The Jeff Beck Group | Truth | Beck-Ola – Reissue Review


Although it was intended to function solely as a vehicle for the former Yardbirds guitarist, The Jeff Beck Group haphazardly introduced the world to a couple of unknowns by the name of Rod Stewart and Ron Wood. Even so, Beck wasn’t as concerned with them as he was about staying relevant in an age where Cream and Jimi Hendrix had literally and figuratively turned things up. He knew he had to be heavy and he wanted to be soulful, but for all his brilliance as a guitarist, Beck was clueless when it came to coming up with material, at least when he started work on the first album Truth. He did manage to scrape a few riffs together for the follow-up, Beck-Ola, but by then the jig was up and the first edition of The Jeff Beck Group, a serious forerunner to Led Zeppelin, was done and over with.

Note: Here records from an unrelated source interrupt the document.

==> config.mk <==
export PLATFORM = sky130hd
export DESIGN_NAME = hazard_scoreboard
export DESIGN_NICKNAME = d
export VERILOG_FILES = /design/src/rtl/hazard_scoreboard.sv
export SDC_FILE = /design/constraint.sdc
export NUM_CORES = 1
export LEC_CHECK = 0
export BUFFER_PORTS_ARGS = -buffer_cell sky130_fd_sc_hd__buf_2
export CAP_MARGIN = 20
export CORE_UTILIZATION = 45
export DETAILED_ROUTE_END_ITERATION = 10
export PLACE_DENSITY = 0.88
export SLEW_MARGIN = 0
export SYNTH_ARGS = -nofsm -noshare
export SYNTH_HDL_FRONTEND = slang
export SYNTH_SLANG_ARGS = --single-unit
==> constraint.sdc <==
create_clock -name clk -period 2.8 [get_ports clk]
set_input_delay 0.42 -clock clk [delete_from_list [all_inputs] [get_ports clk]]
set_output_delay 0.42 -clock clk [all_outputs]
set_load 0.05 [all_outputs]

Personnel difficulties and lack of original songs does little to diminish the raw power of these two albums. Recognizing this, Legacy/Epic has reissued Truth and Beck-Ola with all the trimmings and then some. There are bonus tracks galore, extensive liner notes with Beck’s full participation, and a barrage of sound unmistakable in its visceral delivery. After leaving the Yardbirds, Beck contemplated ditching the music business for good. But then he recorded a few miscellaneous singles — all included on the expanded Truth — like “Love Is Blue,” “Tallyman,” “Hi Ho Silver Lining,” and the all-star instrumental featuring Jimmy Page, John Paul Jones, Nicky Hopkins and Keith Moon, “Beck’s Bolero.” In and around these numbers, The Jeff Beck Group was formed.

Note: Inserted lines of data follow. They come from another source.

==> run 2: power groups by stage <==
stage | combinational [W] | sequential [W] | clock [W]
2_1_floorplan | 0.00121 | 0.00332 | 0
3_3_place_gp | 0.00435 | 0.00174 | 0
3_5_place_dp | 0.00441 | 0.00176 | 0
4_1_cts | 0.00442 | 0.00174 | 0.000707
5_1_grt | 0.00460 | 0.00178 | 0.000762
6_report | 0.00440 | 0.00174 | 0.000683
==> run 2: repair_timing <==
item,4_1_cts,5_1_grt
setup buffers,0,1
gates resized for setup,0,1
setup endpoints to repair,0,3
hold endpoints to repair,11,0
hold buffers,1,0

A pre-coiffured Stewart at the mic, Wood on bass, and Mickey Waller on drums, The Jeff Beck Group, without a whole lot of songs to draw from, resorted to playing mostly covers and standards for their debut album Truth. But they made their own — reworking the Yardbirds’ “Shapes Of Things,” putting an indelible stamp on Tom Rose’ momentous “Morning Dew,” and tackling Willie Dixon’s “I Ain’t Superstitious” with all the bluster of a pit bull. “Let Me Love You,” “Rock My Plimsoul,” and “Blues De Luxe” were credited to an ambiguous composer by the name of “Jeffrey Rod” (a roundabout way of saying Jeff Beck and Rod Stewart), but clearly they relied heavily on the previous musings of BB King and other blues masters. Nevertheless, Truth, in all its starkness and tonality, remains a high mark in Jeff Beck’s fickle discography.

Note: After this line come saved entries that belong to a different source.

### src/rtl/mips_hilo_div_unit.sv
// mips_hilo_div_unit: iterative signed divider that owns the HI/LO registers.
// A start in IDLE runs WIDTH restoring-division steps in CALC. It then spends one
// FIX cycle applying signs (or the divide-by-zero result) and writes HI/LO at
// the closing edge. Stall is raised for any div/mf request that arrives while
// the unit is busy.
module mips_hilo_div_unit #(
    parameter int WIDTH = 32
) (
    input  logic             clk,
    input  logic             rst_b,
    input  logic             div,
    input  logic [1:0]       mf,
    input  logic [WIDTH-1:0] rs_data,
    input  logic [WIDTH-1:0] rt_data,
    output logic             busy,
    output logic             done,
    output logic             stall,
    output logic [WIDTH-1:0] mf_data,
    output logic [WIDTH-1:0] hi,
    output logic [WIDTH-1:0] lo
);

    localparam int CW = $clog2(WIDTH + 1);
    localparam logic [WIDTH-1:0] ONE = {{(WIDTH-1){1'b0}}, 1'b1};

    typedef enum logic [1:0] {IDLE, CALC, FIX} state_t;

    state_t           state, state_nxt;
    logic [CW-1:0]    cnt;
    logic [WIDTH-1:0] rem, quo, abs_rt, rs_raw;
    logic             sign_q, sign_r, dz;
    logic             start;
    logic [WIDTH:0]   rem_sh, trial;
    logic [WIDTH-1:0] abs_rs_in, abs_rt_in, quo_fix, rem_fix;

    // Magnitudes of the operands. The most negative value maps to itself,
    // which is correct when the result is read as unsigned.
    assign abs_rs_in = rs_data[WIDTH-1] ? (~rs_data + ONE) : rs_data;
    assign abs_rt_in = rt_data[WIDTH-1] ? (~rt_data + ONE) : rt_data;

    // One restoring step. The shifted remainder needs WIDTH+1 bits because
    // the divisor magnitude can be 2^(WIDTH-1).
    assign rem_sh = {rem, quo[WIDTH-1]};
    assign trial  = rem_sh - {1'b0, abs_rt};

    // Sign correction applied in FIX.
    assign quo_fix = sign_q ? (~quo + ONE) : quo;
    assign rem_fix = sign_r ? (~rem + ONE) : rem;

    // State register.
    always_ff @(posedge clk or negedge rst_b) begin
        if (!rst_b) state <= IDLE;
        else        state <= state_nxt;
    end

    // Next-state and control outputs.
    always_comb begin
        state_nxt = state;
        busy      = 1'b1;
        done      = 1'b0;
        start     = 1'b0;
        case (state)
            IDLE: begin
                busy = 1'b0;
                if (div) begin
                    start     = 1'b1;
                    state_nxt = CALC;
                end
            end
            CALC: begin
                if (cnt == CW'(1)) state_nxt = FIX;
            end
            FIX: begin
                done      = 1'b1;
                state_nxt = IDLE;
            end
            default: begin
                busy      = 1'b0;
                state_nxt = IDLE;
            end
        endcase
    end

    // Operand capture and the per-cycle quotient/remainder iteration.
    always_ff @(posedge clk or negedge rst_b) begin
        if (!rst_b) begin
            cnt    <= '0;
            rem    <= '0;
            quo    <= '0;
            abs_rt <= '0;
            rs_raw <= '0;
            sign_q <= 1'b0;
            sign_r <= 1'b0;
            dz     <= 1'b0;
        end else if (start) begin
            cnt    <= CW'(WIDTH);
            rem    <= '0;
            quo    <= abs_rs_in;
            abs_rt <= abs_rt_in;
            rs_raw <= rs_data;
            sign_q <= rs_data[WIDTH-1] ^ rt_data[WIDTH-1];
            sign_r <= rs_data[WIDTH-1];
            dz     <= (rt_data == '0);
        end else if (state == CALC) begin
            cnt <= cnt - CW'(1);
            if (!trial[WIDTH]) begin
                rem <= trial[WIDTH-1:0];
                quo <= {quo[WIDTH-2:0], 1'b1};
            end else begin
                rem <= rem_sh[WIDTH-1:0];
                quo <= {quo[WIDTH-2:0], 1'b0};
            end
        end
    end

    // HI/LO are written only at the edge that closes FIX.
    // Divide by zero yields all-ones / raw dividend.
    always_ff @(posedge clk or negedge rst_b) begin
        if (!rst_b) begin
            hi <= '0;
            lo <= '0;
        end else if (done) begin
            lo <= dz ? '1     : quo_fix;
            hi <= dz ? rs_raw : rem_fix;
        end
    end

    assign stall   = busy & (div | mf[1]);
    assign mf_data = (mf == 2'b10) ? hi :
                     (mf == 2'b11) ? lo : '0;

endmodule

### config.mk
export PLATFORM = sky130hd
export DESIGN_NAME = mips_hilo_div_unit
export DESIGN_NICKNAME = d
export VERILOG_FILES = /design/src/rtl/mips_hilo_div_unit.sv
export SDC_FILE = /design/constraint.sdc
export NUM_CORES = 1
export LEC_CHECK = 0
export ABC_AREA = 0
export BUFFER_PORTS_ARGS = -buffer_cell sky130_fd_sc_hd__buf_4
export CAP_MARGIN = 10
export CELL_PAD_IN_SITES_DETAIL_PLACEMENT = 1
export CELL_PAD_IN_SITES_GLOBAL_PLACEMENT = 1
export CORE_MARGIN = 5
export CORE_UTILIZATION = 45
export CTS_BUF_LIST = sky130_fd_sc_hd__clkbuf_2 sky130_fd_sc_hd__clkbuf_4 sky130_fd_sc_hd__clkbuf_8
export DETAILED_ROUTE_END_ITERATION = 12
export PLACE_DENSITY = 0.84
export SLEW_MARGIN = 20
export SYNTH_ARGS = -nofsm -noshare
export SYNTH_HDL_FRONTEND = slang
export SYNTH_SLANG_ARGS = --single-unit
### constraint.sdc
create_clock -name clk -period 4.2 [get_ports clk]
set_input_delay 0.21 -clock clk [delete_from_list [all_inputs] [get_ports clk]]
set_output_delay 0.21 -clock clk [all_outputs]
set_load 0.01 [all_outputs]
==> results.md, run 1 <==
Clock tree:
- The clock-pin transition on the worst setup and hold timing paths is roughly 70 ps.
- The clock tree synthesis step divided the H-tree into 2 levels.
- The largest buffer count on any clock path is 3.
- Clock tree synthesis selected as its root buffer the cell sky130_fd_sc_hd__clkbuf_8.
- At the later pin of the worst-skew pair, clock insertion delay measures roughly 560 ps.
- The tree built by TritonCTS fans out to ~200 sinks.
- TritonCTS built the clock tree.
- In this run, CTS created clock tree buffers numbering 38.
- After clock tree synthesis, the setup repair step added 0 buffers.

Finish:
- The finished layout holds 2,172 standard cells, fillers aside.
- The commonest non-fill, non-tap cell in the layout is sky130_fd_sc_hd__nand2_1.
- The finished layout cell area is 16,300 sq um.
- The post-route core utilization is 55.3%.
- The total number of nets in the final design is 1,868.
- The post-route netlist has 16.2% of its cells at a drive strength greater than 1.
- Leaving out fill and tap cells, the most frequent cells in the layout are sky130_fd_sc_hd__nand2_1 (245), sky130_fd_sc_hd__dfrtp_1 (201), sky130_fd_sc_hd__buf_4 (179).
- Relative to the synthesized area, the layout overhead comes to 22.0%.
- The number of antenna repair diodes is 0.

Global route:
- Global routing used 26.9% of the available tracks across all layers.
- The number of global-route vias before repair is 13,500.
- The total global routing overflow is 0.
- The pin count of the biggest net entering global routing is 114.
- The number of antenna violations at the first check in global routing came to 0.
- The wire length of the first global-routing pass is roughly 73 mm.

Synthesis:
- The net count of the mapped netlist is 1,684.
- During synthesis, Yosys emitted a total of 0 warnings.
- The most used flip-flop cell after synthesis is sky130_fd_sc_hd__dfrtp_1.
- The synthesized design contains between 200 and 250 register bits.
- The area share of the largest cell type after synthesis is 37.9%.
- The share of synthesized registers carrying an async set or reset is between 90% and 100%.
- The cell area that synthesis handed to floorplanning was 13,300 sq um.
- Sequential elements use 37.9% of the synthesized area.
- After synthesis, the cell types taking the most area are sky130_fd_sc_hd__dfrtp_1 (38%), sky130_fd_sc_hd__nand2_1 (6.9%), sky130_fd_sc_hd__mux2i_1 (6.4%).
- The number of different library cells in the post-synthesis netlist is 58.
- Dividing the synthesized area by the synthesized cell count gives 8.49 sq um.
- The number of synthesized flops with an enable pin is 0.
- The leading area contributor after synthesis is sky130_fd_sc_hd__dfrtp_1.
- Synthesis produced around 1,600 cells.

Worst setup path:
- For the worst setup path, the data required time is 4580 ps.
- The worst setup path is captured at a flip-flop.
- The critical path in this run is classified as flip-flop to flip-flop.
- Traced cell by cell, the critical path runs through inv_1 -> ha_1 -> fa_1 -> nand2b_1 -> a21oi_1 -> o21a_1 -> a21oi_1 -> o21ai_1 -> a21oi_1 -> xnor2_2 -> buf_4 -> mux2i_1 -> a21oi_1.
- The largest single stage delay on the critical path is 500 ps.
- The nature of the critical path startpoint is a flip-flop.
- The cell that appears most often on the critical path is sky130_fd_sc_hd__a21oi_1.
- Along the worst path, the maximum fanout reaches 9.
- The highest-delay cell along the critical path is sky130_fd_sc_hd__xnor2_2.
- Counting both buffers and inverters, the worst setup path holds a total of 2.
- At the worst endpoint, the arrival time is 4170 ps.
- The family with the most delay on the worst path is compound AO/OA/AOI/OAI gates.

Timing:
- The shortest clock period the worst path allows after layout is about 3800 ps.
- Setup violations remaining at the end of the flow were counted as 0.
- The count of final hold-check violations was 0.
- Headroom to the max-slew limit came out at a little over a quarter.
- Setup repair after global routing left no endpoint under its margin.
- The final critical path takes up 90.2% of the cycle.
- For this run, the top clock speed supported by timing is 264 MHz.
- The max-slew violation count is 0.
- The clock arrives with 31.1 ps of skew.
- The setup TNS is 0 ps.
- The slew at the pin with the worst max-slew slack is approximately 1100 ps.

Drt:
- The wire length on met1 is approximately 19 mm.
- The count of vias placed by the detailed router is 12,600.
- The count of nets left with antenna violations once routing finished came out at 0.
- Dividing the detail-routed wire length by the instance count gives 20.8 microns.
- The first-iteration detailed-routing DRC count is 778.
- The detailed router used layers up to and including met4.
- The via-per-instance ratio is 5.79.
- The total routed wirelength is 45.3 mm.
- The number of detailed-route iterations in the first pass is 5.
- The routed wire length on met3 is between 1.5 and 2 mm.
- The post-route DRC violation count is 0.
- Summed over all nets, wire length on met2 after detailed routing comes to 22.8 mm.

Floorplan:
- The initial core utilization is between 40% and 50%.
- The die extent in y is approximately 180 microns.
- The number of ports placed on the die boundary is roughly 170.
- The area of the core region is 29,500 sq um.
- In this run the core area contains 63 standard-cell rows.
- The die covers around 33,000 sq um.
- The horizontal die dimension is 182 microns.

Placement:
- Detailed placement ended at an HPWL of 31.3 mm.
- The number of port buffers is roughly 170.
- The placer's final routability congestion estimate is 0.852.
- Once placement completed, the tool counted placed cells totaling 2,056.
- Once placement finished, the instance area stood at 15,000 sq um.

Run status:
- The flow ran to the end, and the final reports show no timing, DRC or antenna violations.

Hold path:
- The min-delay analysis places its worst path in the category input pin to flip-flop.

Power and ir drop:
- The total power per unit cell area is 869 nW/um^2.
- VDD sags by at most between 400 and 500 uV.
- The leakage dissipation is ~7.5 nW.

Flow run:
- The reported max-cap violation count is 0.
==> stage by stage <==
stage               setup slack, ps  hold slack, ps  power [W]
floorplan                      1020           -85.6    0.00916
global placement                686             420     0.0115
detailed placement              478             430     0.0119
CTS                             411            2.66     0.0141
global route                    204            10.9     0.0153
finish                          413            17.2     0.0142
==> worst paths after layout <==
kind / start / cells past startpoint / slack (ps) / endpoint
worst max-delay path: quo[31] / 13 / 410 / rem[21]
worst min-delay path: rt_data[28] / 3 / 20 / abs_rt[28]
worst max register to register: quo[31] / 13 / 410 / rem[21]
worst min register to register: rs_raw[25] / 2 / 480 / rs_raw[25]
max in group asynchronous: rst_b / 3 / 2710 / abs_rt[30]
min in group asynchronous: rst_b / 2 / 370 / abs_rt[6]
==> flip-flops by register name, summed over array words and instances (netlist names) <==
| signal | flops |
|---|---|
| abs_rt | 32 |
| rs_raw | 32 |
| sign_q | 1 |
| rem | 32 |
| dz | 1 |
| hi | 32 |
| lo | 32 |
| state | 2 |
| cnt | 6 |
| quo | 32 |
==> report_power, final <==
group	total [W]	internal (W)	switching (W)	leakage [nW]
Sequential	0.00394	0.00283	0.00110	2.54
Combinational	0.00813	0.00344	0.00470	4.49
Clock	0.00209	0.00118	0.000911	0.435
Total	0.0142	0.00745	0.00671	7.46
==> synthesized netlist by cell type, types with 24 or more instances <==
cell                       instances
sky130_fd_sc_hd__nand2_1         246
sky130_fd_sc_hd__dfrtp_1         202
sky130_fd_sc_hd__o21ai_0         148
sky130_fd_sc_hd__a21oi_1         123
sky130_fd_sc_hd__nor2_1           99
sky130_fd_sc_hd__mux2i_1          85
sky130_fd_sc_hd__xor2_1           82
sky130_fd_sc_hd__clkbuf_1         78
sky130_fd_sc_hd__xnor2_1          69
sky130_fd_sc_hd__inv_1            58
sky130_fd_sc_hd__nor2b_1          48
sky130_fd_sc_hd__ha_1             42
sky130_fd_sc_hd__o31ai_1          32
sky130_fd_sc_hd__or3_1            24
==> per-layer routing <==
layer	vias to the layer above	global-route usage, %
li1	5849	-
met1	6275	33.3
met2	331	47.0
met3	127	3.77
met4	0	11.2
met5	-	0
==> final cells by class <==
class	instances	area [sq um]
inverter	58	218
timing repair buffer	234	1940
fill	3516	13200
tap	390	488
clock buffer	60	782
multi-input combinational	1222	7770
clock inverter	6	38.8
sequential	202	5060
==> logic make-up (layout without fill, tap and decap cells) <==
family | after synthesis | in the layout | share of synthesized area, %
flip-flops | 202 | 202 | 37.9
AO/OA/AOI/OAI | 411 | 411 | 18.3
adder cells (fa/ha/maj) | 43 | 43 | 4.09
XOR/XNOR | 151 | 151 | 9.91
multiplexers | 105 | 105 | 8.06
AND/OR/NAND/NOR | 512 | 512 | 17.6
buffers and inverters | 148 | 358 | 4.18
==> worst reg2reg max path, stage by stage (launching register included) <==
cell                       delay [ps]
sky130_fd_sc_hd__dfrtp_1          390
sky130_fd_sc_hd__inv_1             90
sky130_fd_sc_hd__ha_1             230
sky130_fd_sc_hd__fa_1             400
sky130_fd_sc_hd__nand2b_1         190
sky130_fd_sc_hd__a21oi_1          220
sky130_fd_sc_hd__o21a_1           260
sky130_fd_sc_hd__a21oi_1          150
sky130_fd_sc_hd__o21ai_1          300
sky130_fd_sc_hd__a21oi_1          230
sky130_fd_sc_hd__xnor2_2          500
sky130_fd_sc_hd__buf_4            310
sky130_fd_sc_hd__mux2i_1          250
sky130_fd_sc_hd__a21oi_1          100
==> what timing repair did <==
item                                    4_1_cts  5_1_grt
endpoints found under the setup margin        0        0
hold buffers                                 50        0
resized for setup                             0        0
endpoints found under the hold margin       172        0
No activity file was read; power rests on OpenSTA's default activity.
==> run 2: changes to the inputs <==
==> constraint.sdc (replaced) <==
create_clock -name clk -period 4.2 [get_ports clk]
set_input_delay 0.63 -clock clk [delete_from_list [all_inputs] [get_ports clk]]
set_output_delay 0.63 -clock clk [all_outputs]
set_load 0.01 [all_outputs]
==> run 2 against run 1 <==
  * Sequential power hardly changed
  * Die area stayed put
  * Fmax is 5.8% higher
  * Routed wire length is 6.6% lower
  * Largest cell class unchanged
  * Largest power group unchanged
==> results.md, run 2 (same netlist as run 1, synthesis figures left out) <==
Worst setup path:
- The worst register-to-register path begins at quo[31].
- Walking the worst path, the cells encountered are inv_1 -> ha_1 -> fa_1 -> nand2b_1 -> a21oi_1 -> o21a_1 -> a21oi_1 -> o21ai_1 -> a21oi_1 -> xnor2_2 -> buf_12 -> mux2i_1 -> a211oi_1.
- Broken down by cell family, the worst path's largest delay share belongs to compound AO/OA/AOI/OAI gates.
- The kind of end point of the critical path is a flip-flop.
- The highest net fanout along the worst path is 35 (+26).
- The endpoint identified for the worst register-to-register timing path is rem[15].
- The buffers plus inverters on the worst setup path came to 2 (unchanged).
- The data arrival time of the worst path is 3950 ps (-220 ps).
- The start-to-end type of the worst setup path is flip-flop to flip-flop.
- The cell with the most instances on the worst path is sky130_fd_sc_hd__a21oi_1.
- The peak per-stage delay on the critical path is 430 ps (-70 ps).
- STA classifies the critical path startpoint as a flip-flop.
- The depth of the critical timing path with buffers and inverters included is 13 (unchanged).
- The critical path required time came to 4570 ps (about the same).
- The number of cells traversed by the worst register-to-register path is 13 (unchanged).
- On the critical path, the stage with the largest delay is an instance of sky130_fd_sc_hd__dfrtp_1.
- The slack of the worst reg-to-reg path is 620 ps (+210 ps).

Global route:
- The wire length of the first global-routing pass came to 68.9 mm (-5.9%).
- The combined global-route utilization of all metal layers was 25.0% (-1.9 points).
- The number of global-route vias before repair is 12,900 (-4.7%).
- The pin count of the biggest net entering global routing was 99 (-13%).
- The total global routing overflow is 0 (unchanged).
- The number of antenna violations at the first check in global routing came to 1 (+1).

Drt:
- The via-per-instance ratio is 5.74 (-1.0%).
- The post-detailed-route wirelength per cell is 19.9 microns (-4.4%).
- The first-iteration detailed-routing DRC count was 609 (-22%).
- The total routed wirelength is 42.3 mm (-6.6%).
- The number of detailed-route iterations in the first pass is 6 (+1).
- The post-route DRC violation count is 0 (unchanged).
- The number of nets still failing antenna checks after routing is 0 (unchanged).
- The count of vias placed by the detailed router is 12,200 (-3.3%).

Placement:
- The placed cell count is 2,058 (+0.097%).
- The number of port buffers came to 167 (unchanged).
- The final HPWL from detailed placement was 30.8 mm (-1.4%).
- The placer's final routability congestion estimate is 0.873 (+2.5%).

Clock tree:
- The count of cells resized by post-cts repair is 0 (unchanged).
- The clock buffer count from CTS is 38 (unchanged).
- In this run the clock root is driven by a sky130_fd_sc_hd__clkbuf_8.
- The total of hold buffers inserted after clock tree synthesis came to 0 (-100%).
- The number of sinks on the clock net was 202 (unchanged).
- The clock latency on the worst-skew pair is 530 ps (-30 ps).
- The count of H-tree levels built during CTS was 2 (unchanged).
- The largest buffer count on any clock path is 3 (unchanged).
- The number of buffers inserted by post-CTS setup repair is 0 (unchanged).
- The clock tree from TritonCTS is built.
- The clock-pin transition on the worst setup and hold timing paths is 60 ps (about the same).

Finish:
- The storage element area is 5060 sq um (about the same).
- The number of non-filler instances in the completed layout is 2,121 (-2.3%).
- The count of filler cells inserted in the layout was 3,572 (+1.6%).
- The commonest non-fill, non-tap cell in the layout is sky130_fd_sc_hd__nand2_1.
- The layout cell share with drive strength beyond 1 is 16.6% (+0.43 points).
- Relative to the synthesized area, the layout overhead comes to 17.7%.
- The total number of nets in the final design came to 1,820 (-2.6%).
- In the layout the commonest cells are sky130_fd_sc_hd__nand2_1 (245), sky130_fd_sc_hd__dfrtp_1 (200), sky130_fd_sc_hd__buf_4 (184).
- The multi-input combinational cell area is 7770 sq um (unchanged).

Floorplan:
- The die area is 33,200 sq um (unchanged).
- The horizontal die dimension is 182 microns (unchanged).
- The number of ports placed on the die boundary came to 168 (unchanged).
- The die extent in y is 182 microns (unchanged).
- The area of the core region was 29,500 sq um (unchanged).
- The number of rows created at floorplan is 63 (unchanged).
- The initial core utilization was 45.3% (unchanged).

Power and ir drop:
- The largest voltage drop on the vdd net is 537 uV (+8.6%).
- The post-layout total power is 0.0138 W (-2.4%).
- The total power per unit cell area was 880 nW/um^2 (+1.2%).
- The leakage dissipation came to 7.22 nW (-3.2%).

Timing:
- The shortest clock period the worst path allows after layout is 3580 ps (-207 ps).
- The relative max-transition margin is 37.2% (+10 points).
- The clock tree skew after final layout is 23.3 ps (-7.82 ps).
- The setup TNS is 0 ps (unchanged).
- The count of final hold-check violations is 0 (unchanged).
- The highest achievable clock rate is 279 MHz (+5.8%).
- The slew at the pin with the worst max-slew slack is 942 ps (-151 ps).
- The ratio of final minimum period to clock period came to 85.2% (-4.9 points).
- The max-slew violation count was 0 (unchanged).
- The count of endpoints failing setup in the final report is 0 (unchanged).
- Setup repair after global routing left no endpoint under its margin.

Run status:
- The run finished with clean final reports.

Flow run:
- The reported max-cap violation count is 0 (unchanged).

Hold path:
- The worst hold path belongs to the class input pin to async pin.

Widespread acrimony amongst Beck, Stewart, and Wood almost killed any further recordings, but somehow they managed to put their differences aside for another go ala Beck-Ola. Famed session pianist Nicky Hopkins was added to the line-up for flavoring and drummer Tony Newman replaced Waller, giving the band license to push the pedal to the metal for a profound exercise in histrionics. Original numbers like “Spanish Boots” “”Plynth (Water Down The Drain)” and “Rice Pudding” bolstered the group’s potential to blossom beyond an ill-conceived covers band. Hopkin’s “Girl From Mill Valley,” somewhat out of place, showed remarkable diversity for a group determined to match the heavy breathing of Zeppelin and Cream. The reissue of Beck-Ola is rounded out by four bonus tracks, including early versions of “All Shook Up” and “Jailhouse Rock.” In the end, the promise of Beck-Ola wasn’t enough to sustain The Jeff Beck Group, who passed on an invitation to play Woodstock, then lost Stewart and Wood to greener pastures with Faces.

Truly sketches in time, Truth and Beck-Ola have, over the years, gained a distinguished reputation as the launching point for the careers of Beck, Stewart and Wood. To behold their beauty alongside their flaws is to recognize the genesis of musical caliber that continues to grip fans of Stewart’s solo ventures, Wood’s foray with the Rolling Stones, and Beck’s unsurpassed command of the fretboard. Most musicians today could only dream of having such humble beginnings evolve into something so big, so earth-shattering, so life-altering. A quick study of these two landmark CDs provides the basis of what every would-be rock star should aspire to: immortality at its finest.